→ **Entries supplied**
-=-=-

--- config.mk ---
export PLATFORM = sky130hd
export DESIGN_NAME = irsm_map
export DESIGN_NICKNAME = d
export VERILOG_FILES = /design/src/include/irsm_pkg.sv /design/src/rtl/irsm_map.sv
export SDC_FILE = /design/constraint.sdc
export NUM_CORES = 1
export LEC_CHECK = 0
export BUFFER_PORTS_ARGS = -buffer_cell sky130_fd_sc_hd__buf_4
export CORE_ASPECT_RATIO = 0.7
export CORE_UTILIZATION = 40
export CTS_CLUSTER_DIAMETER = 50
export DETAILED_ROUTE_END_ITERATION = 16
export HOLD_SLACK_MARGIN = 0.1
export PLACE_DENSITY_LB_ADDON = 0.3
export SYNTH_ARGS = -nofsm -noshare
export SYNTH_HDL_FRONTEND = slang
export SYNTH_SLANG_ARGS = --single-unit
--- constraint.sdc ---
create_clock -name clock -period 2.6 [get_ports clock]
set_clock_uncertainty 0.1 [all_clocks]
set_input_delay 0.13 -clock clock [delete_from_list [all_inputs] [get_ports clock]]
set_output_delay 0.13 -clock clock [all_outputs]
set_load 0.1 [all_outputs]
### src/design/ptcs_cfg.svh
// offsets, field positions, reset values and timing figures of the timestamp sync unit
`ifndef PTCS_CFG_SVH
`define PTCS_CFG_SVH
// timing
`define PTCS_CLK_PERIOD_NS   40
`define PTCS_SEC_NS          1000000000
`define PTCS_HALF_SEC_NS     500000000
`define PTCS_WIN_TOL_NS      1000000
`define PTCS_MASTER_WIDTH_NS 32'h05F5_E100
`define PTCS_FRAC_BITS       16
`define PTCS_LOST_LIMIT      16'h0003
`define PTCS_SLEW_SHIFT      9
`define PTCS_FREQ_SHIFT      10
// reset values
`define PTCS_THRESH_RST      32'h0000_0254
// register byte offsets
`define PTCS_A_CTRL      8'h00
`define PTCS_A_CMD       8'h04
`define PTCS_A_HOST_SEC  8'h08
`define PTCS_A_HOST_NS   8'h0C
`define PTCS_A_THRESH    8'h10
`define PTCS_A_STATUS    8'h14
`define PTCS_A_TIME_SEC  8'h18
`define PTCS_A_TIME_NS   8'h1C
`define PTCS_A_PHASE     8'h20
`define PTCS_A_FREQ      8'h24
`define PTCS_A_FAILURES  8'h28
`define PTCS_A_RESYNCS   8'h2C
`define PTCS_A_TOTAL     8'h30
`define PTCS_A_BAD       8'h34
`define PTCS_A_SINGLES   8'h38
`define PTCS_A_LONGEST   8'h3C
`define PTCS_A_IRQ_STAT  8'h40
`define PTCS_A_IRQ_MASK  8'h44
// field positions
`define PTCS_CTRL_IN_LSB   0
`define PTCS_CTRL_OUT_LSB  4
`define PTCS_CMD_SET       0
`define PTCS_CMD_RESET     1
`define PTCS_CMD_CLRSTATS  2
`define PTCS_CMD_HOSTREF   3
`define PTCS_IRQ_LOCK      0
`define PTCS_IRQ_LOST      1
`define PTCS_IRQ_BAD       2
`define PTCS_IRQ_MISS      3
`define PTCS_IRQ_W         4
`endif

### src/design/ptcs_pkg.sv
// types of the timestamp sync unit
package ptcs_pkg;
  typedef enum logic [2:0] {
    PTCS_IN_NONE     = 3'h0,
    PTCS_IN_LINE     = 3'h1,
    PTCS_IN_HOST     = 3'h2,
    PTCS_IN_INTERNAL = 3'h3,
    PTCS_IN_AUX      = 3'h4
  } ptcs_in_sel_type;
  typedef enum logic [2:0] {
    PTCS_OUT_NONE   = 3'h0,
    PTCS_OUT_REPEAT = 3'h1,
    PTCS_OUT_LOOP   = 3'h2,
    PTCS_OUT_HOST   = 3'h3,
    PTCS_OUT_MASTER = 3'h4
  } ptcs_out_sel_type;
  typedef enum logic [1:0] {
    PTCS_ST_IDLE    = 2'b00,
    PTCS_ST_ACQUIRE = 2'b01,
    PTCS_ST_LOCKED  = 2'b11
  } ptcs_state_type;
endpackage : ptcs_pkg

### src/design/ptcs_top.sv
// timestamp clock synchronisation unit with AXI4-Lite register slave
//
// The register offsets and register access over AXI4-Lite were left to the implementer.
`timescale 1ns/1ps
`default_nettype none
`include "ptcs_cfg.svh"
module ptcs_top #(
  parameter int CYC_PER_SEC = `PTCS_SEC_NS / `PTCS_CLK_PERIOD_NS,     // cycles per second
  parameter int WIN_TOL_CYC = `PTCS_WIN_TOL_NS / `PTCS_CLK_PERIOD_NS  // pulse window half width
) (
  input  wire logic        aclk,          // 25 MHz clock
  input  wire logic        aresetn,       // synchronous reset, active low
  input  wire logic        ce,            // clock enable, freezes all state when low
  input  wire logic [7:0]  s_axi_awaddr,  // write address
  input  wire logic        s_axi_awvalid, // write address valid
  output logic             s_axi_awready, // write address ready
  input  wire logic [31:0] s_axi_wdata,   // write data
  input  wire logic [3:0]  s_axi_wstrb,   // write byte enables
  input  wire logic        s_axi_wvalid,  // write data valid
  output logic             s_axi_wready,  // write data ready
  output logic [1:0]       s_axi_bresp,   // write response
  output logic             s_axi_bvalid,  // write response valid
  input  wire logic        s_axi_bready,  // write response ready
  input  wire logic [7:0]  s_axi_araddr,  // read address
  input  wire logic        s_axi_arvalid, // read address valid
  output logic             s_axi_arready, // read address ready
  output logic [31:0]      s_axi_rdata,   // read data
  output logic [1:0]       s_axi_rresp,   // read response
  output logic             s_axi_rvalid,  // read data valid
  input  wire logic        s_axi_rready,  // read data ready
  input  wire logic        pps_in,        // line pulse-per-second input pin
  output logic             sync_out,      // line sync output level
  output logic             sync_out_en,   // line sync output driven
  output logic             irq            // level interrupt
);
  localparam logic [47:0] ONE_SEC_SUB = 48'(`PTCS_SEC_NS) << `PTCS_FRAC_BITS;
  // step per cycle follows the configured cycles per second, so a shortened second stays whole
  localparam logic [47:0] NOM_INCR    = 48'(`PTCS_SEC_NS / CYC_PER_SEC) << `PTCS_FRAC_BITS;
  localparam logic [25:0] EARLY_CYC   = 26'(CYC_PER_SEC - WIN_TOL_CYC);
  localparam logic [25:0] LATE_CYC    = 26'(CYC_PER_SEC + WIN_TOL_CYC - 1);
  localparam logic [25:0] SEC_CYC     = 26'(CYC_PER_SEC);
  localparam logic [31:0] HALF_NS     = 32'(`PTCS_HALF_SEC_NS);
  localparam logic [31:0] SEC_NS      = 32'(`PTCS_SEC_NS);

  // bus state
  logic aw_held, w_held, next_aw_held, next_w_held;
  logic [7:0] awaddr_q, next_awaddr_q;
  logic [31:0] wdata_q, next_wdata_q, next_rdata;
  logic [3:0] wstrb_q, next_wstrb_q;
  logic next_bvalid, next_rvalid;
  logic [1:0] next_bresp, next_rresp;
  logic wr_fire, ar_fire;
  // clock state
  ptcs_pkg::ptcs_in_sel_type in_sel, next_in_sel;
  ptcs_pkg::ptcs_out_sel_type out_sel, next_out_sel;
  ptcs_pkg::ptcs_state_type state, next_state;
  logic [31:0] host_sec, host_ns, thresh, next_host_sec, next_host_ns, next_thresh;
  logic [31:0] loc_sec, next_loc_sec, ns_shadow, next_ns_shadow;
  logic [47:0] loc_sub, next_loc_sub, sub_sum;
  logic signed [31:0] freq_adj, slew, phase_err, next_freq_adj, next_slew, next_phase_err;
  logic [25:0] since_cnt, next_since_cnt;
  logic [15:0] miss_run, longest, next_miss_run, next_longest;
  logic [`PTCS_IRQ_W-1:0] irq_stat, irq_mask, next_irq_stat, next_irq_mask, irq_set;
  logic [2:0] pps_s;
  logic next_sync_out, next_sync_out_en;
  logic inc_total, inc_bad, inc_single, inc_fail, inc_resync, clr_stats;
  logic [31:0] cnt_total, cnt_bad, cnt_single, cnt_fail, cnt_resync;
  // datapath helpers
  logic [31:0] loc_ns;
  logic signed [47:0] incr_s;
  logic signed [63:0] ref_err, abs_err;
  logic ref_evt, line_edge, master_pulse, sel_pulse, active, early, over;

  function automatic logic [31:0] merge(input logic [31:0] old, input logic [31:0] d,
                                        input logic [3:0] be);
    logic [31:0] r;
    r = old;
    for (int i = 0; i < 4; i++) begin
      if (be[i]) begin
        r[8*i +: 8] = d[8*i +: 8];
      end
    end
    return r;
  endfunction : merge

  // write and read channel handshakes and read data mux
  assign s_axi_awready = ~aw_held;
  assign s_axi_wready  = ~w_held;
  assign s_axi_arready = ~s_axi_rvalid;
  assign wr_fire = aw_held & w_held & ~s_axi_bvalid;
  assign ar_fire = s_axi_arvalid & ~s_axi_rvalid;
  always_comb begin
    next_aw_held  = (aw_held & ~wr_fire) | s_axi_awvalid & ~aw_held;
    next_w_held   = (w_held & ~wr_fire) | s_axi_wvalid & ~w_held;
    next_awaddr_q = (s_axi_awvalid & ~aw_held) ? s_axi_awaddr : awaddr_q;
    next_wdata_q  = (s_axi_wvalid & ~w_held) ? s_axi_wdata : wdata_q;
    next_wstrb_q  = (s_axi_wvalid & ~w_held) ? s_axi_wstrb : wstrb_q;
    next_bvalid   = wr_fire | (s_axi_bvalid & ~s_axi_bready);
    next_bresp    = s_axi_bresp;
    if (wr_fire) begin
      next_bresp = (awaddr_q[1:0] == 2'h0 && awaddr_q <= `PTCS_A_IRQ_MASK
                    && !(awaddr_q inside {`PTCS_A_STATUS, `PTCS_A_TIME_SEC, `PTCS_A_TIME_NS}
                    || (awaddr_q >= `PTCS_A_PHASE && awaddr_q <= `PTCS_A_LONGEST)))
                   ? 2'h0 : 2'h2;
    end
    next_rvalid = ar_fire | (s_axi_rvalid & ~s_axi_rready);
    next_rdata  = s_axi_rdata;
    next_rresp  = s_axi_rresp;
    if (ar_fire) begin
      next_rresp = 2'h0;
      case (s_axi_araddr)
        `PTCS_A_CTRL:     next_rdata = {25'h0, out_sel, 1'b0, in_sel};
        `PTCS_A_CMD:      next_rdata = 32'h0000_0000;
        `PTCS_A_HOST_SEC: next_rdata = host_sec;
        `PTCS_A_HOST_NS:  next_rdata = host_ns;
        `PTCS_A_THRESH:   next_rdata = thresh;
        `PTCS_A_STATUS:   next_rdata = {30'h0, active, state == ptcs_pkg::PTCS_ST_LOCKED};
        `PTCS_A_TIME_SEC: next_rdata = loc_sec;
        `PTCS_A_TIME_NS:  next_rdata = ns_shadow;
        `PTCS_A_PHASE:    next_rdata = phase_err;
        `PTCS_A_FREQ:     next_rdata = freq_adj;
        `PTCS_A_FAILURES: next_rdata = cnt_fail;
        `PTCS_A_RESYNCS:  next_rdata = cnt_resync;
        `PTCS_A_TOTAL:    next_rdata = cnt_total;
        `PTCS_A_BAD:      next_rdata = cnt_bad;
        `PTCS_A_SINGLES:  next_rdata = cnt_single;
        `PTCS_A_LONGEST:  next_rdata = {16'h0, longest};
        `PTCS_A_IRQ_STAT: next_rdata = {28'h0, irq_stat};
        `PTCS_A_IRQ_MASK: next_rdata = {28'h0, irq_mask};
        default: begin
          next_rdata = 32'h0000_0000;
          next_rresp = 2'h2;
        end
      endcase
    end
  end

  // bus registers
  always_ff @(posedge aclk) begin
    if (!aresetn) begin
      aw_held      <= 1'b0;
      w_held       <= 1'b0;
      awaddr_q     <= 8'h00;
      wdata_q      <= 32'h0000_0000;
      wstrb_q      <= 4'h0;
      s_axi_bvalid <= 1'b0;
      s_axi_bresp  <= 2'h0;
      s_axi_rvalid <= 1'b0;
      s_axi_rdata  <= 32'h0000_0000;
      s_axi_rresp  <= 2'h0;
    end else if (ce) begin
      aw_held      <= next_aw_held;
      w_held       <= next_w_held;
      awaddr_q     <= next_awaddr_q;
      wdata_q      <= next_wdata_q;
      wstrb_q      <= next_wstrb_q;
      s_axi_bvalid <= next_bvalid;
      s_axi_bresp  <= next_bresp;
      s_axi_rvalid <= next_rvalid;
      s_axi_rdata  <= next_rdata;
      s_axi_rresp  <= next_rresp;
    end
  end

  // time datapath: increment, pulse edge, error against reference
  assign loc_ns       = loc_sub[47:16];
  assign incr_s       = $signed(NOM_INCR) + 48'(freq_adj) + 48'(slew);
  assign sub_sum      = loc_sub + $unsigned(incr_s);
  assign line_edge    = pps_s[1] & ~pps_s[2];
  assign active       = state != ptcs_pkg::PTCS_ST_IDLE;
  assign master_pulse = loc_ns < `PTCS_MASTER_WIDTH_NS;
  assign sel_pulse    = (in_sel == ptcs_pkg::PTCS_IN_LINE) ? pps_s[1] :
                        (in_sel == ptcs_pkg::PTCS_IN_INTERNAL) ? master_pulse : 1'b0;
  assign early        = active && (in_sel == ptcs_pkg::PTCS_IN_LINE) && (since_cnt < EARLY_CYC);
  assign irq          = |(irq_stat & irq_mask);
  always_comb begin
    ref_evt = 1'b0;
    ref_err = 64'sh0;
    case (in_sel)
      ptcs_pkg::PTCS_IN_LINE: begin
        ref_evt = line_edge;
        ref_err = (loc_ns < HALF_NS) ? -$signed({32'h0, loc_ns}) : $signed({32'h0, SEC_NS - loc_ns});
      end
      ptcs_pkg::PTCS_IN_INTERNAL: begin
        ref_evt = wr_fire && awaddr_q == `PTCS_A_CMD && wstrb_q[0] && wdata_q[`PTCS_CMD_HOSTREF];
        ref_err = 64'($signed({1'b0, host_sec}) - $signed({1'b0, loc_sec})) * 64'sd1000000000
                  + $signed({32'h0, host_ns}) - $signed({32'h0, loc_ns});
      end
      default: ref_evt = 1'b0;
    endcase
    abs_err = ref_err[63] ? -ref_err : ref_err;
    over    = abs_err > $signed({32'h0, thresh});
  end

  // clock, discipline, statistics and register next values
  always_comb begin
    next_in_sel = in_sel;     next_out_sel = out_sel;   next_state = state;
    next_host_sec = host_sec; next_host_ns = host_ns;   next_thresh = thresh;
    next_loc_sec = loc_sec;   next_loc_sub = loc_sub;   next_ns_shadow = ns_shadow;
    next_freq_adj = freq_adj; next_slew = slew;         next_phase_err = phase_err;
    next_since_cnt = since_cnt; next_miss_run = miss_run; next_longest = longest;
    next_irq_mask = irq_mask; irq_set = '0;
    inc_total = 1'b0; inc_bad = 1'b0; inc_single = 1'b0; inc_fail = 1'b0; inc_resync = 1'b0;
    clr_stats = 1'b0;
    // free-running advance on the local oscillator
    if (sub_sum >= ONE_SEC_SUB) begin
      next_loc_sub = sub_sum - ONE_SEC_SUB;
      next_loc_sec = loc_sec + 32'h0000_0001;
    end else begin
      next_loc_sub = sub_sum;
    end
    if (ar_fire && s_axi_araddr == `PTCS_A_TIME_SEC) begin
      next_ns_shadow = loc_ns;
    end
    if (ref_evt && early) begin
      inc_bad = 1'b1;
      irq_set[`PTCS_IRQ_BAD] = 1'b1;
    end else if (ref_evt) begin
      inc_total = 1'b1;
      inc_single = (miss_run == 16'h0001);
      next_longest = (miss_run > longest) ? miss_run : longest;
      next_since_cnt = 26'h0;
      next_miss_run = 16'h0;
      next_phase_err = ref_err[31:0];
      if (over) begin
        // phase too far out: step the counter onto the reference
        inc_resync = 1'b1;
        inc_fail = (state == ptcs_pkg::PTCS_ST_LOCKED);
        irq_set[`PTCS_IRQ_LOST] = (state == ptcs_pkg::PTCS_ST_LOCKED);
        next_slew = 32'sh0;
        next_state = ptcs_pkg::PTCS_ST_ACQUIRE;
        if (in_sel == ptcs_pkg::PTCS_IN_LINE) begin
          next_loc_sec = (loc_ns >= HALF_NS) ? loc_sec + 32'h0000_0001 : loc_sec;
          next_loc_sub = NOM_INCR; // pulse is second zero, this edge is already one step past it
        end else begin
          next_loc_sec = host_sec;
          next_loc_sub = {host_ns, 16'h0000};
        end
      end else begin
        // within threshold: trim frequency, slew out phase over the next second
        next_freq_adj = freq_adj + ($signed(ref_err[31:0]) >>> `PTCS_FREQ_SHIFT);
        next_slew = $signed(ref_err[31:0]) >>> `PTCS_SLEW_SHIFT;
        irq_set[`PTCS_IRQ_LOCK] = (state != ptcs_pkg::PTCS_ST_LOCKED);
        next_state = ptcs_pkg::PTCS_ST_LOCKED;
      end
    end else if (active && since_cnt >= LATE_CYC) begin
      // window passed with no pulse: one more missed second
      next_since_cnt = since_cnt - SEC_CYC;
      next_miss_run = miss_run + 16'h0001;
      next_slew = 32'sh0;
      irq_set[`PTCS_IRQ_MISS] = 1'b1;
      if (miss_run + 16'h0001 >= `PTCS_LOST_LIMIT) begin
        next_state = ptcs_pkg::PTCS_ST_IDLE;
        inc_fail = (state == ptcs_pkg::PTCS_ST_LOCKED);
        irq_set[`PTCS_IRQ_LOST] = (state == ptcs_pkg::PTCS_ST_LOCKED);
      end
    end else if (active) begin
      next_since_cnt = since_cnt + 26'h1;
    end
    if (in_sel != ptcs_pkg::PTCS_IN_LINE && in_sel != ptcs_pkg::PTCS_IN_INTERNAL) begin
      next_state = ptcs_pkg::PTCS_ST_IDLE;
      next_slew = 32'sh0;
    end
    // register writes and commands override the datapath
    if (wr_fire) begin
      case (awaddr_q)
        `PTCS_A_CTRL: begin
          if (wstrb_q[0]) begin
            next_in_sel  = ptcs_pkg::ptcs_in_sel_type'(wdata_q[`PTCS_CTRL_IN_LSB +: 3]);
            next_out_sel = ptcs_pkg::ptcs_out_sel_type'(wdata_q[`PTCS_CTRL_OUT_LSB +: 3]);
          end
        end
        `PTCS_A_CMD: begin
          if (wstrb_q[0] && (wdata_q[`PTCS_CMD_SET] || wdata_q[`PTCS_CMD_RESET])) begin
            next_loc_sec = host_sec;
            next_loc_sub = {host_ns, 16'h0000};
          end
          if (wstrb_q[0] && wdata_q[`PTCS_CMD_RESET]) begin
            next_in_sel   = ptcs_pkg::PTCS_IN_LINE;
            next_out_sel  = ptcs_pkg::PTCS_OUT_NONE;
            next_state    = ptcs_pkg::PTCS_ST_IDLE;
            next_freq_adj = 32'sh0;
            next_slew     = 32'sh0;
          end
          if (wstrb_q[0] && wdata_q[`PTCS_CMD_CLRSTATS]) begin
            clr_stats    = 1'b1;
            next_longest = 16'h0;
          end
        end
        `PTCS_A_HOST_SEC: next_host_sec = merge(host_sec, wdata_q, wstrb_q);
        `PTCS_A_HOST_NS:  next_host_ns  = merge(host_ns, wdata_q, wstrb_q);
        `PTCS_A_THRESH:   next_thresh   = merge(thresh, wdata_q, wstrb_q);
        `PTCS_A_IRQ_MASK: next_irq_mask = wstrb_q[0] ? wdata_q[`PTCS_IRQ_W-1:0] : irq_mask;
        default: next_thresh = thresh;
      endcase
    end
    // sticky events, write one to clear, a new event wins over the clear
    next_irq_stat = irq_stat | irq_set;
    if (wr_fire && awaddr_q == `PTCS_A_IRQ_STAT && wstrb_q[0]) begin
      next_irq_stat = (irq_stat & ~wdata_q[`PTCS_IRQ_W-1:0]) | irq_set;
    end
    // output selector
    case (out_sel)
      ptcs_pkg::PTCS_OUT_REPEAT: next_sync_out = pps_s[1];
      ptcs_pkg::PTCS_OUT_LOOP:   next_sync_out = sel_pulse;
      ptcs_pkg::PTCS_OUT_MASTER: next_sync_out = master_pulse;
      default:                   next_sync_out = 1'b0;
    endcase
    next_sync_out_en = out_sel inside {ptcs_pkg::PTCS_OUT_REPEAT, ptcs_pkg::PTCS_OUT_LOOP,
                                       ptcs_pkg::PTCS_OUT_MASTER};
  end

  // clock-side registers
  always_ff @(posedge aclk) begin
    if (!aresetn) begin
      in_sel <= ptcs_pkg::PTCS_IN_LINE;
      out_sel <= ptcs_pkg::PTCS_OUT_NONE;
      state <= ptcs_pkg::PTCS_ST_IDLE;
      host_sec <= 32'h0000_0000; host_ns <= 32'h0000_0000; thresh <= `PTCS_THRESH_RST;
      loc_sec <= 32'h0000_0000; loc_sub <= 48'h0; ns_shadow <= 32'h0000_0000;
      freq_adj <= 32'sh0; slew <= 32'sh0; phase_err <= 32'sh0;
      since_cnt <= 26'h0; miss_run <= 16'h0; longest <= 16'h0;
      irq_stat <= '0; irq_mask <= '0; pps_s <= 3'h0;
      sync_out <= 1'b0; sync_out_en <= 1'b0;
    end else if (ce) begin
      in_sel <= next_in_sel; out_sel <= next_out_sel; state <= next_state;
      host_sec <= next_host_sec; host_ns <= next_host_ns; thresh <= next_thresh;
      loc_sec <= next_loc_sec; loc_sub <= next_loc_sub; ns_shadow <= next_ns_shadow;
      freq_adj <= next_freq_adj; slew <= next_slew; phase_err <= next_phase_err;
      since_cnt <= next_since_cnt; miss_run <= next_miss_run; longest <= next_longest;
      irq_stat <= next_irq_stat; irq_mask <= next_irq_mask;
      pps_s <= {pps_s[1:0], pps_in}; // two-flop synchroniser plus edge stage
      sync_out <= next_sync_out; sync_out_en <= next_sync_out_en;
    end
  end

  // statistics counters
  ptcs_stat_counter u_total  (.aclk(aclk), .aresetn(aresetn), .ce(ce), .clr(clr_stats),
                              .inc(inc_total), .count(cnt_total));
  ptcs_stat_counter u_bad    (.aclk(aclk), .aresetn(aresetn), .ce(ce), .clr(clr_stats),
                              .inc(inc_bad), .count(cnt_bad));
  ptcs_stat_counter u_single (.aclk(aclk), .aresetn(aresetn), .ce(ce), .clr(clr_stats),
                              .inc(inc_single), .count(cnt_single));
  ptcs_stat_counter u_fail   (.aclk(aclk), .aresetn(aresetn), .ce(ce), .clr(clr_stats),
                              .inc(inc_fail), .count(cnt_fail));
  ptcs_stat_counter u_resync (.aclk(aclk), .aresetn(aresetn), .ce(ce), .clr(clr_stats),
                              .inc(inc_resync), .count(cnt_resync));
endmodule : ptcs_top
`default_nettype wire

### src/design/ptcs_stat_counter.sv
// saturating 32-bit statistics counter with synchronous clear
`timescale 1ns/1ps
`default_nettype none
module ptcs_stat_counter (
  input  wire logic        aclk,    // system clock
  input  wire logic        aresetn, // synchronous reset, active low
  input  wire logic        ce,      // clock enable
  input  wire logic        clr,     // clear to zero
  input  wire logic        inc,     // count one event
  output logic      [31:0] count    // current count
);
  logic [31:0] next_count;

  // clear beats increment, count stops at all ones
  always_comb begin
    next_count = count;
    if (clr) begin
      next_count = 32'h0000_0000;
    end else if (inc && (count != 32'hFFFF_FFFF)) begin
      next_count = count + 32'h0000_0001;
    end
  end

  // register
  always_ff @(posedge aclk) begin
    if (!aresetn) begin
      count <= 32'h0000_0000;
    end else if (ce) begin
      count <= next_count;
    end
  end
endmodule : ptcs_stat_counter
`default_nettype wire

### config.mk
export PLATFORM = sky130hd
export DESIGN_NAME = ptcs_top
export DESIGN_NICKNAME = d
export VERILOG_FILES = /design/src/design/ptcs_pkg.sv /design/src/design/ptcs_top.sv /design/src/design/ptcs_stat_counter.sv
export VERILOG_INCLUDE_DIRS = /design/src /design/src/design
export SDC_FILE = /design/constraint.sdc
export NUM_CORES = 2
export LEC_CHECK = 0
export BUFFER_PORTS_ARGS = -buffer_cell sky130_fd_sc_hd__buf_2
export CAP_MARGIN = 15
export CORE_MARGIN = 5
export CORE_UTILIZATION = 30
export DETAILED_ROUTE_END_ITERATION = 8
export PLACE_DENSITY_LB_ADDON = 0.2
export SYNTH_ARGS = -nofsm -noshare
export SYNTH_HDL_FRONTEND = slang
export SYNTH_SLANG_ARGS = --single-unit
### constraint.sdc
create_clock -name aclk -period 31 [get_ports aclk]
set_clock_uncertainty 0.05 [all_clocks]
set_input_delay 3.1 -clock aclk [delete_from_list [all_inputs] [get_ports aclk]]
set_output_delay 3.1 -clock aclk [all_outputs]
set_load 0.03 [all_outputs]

-=-=-

→ **Problem statement**
Copy every line of the material above in which the string "localparam" can be found.

→ **Your response**
  localparam logic [47:0] ONE_SEC_SUB = 48'(`PTCS_SEC_NS) << `PTCS_FRAC_BITS;
  localparam logic [47:0] NOM_INCR    = 48'(`PTCS_SEC_NS / CYC_PER_SEC) << `PTCS_FRAC_BITS;
  localparam logic [25:0] EARLY_CYC   = 26'(CYC_PER_SEC - WIN_TOL_CYC);
  localparam logic [25:0] LATE_CYC    = 26'(CYC_PER_SEC + WIN_TOL_CYC - 1);
  localparam logic [25:0] SEC_CYC     = 26'(CYC_PER_SEC);
  localparam logic [31:0] HALF_NS     = 32'(`PTCS_HALF_SEC_NS);
  localparam logic [31:0] SEC_NS      = 32'(`PTCS_SEC_NS);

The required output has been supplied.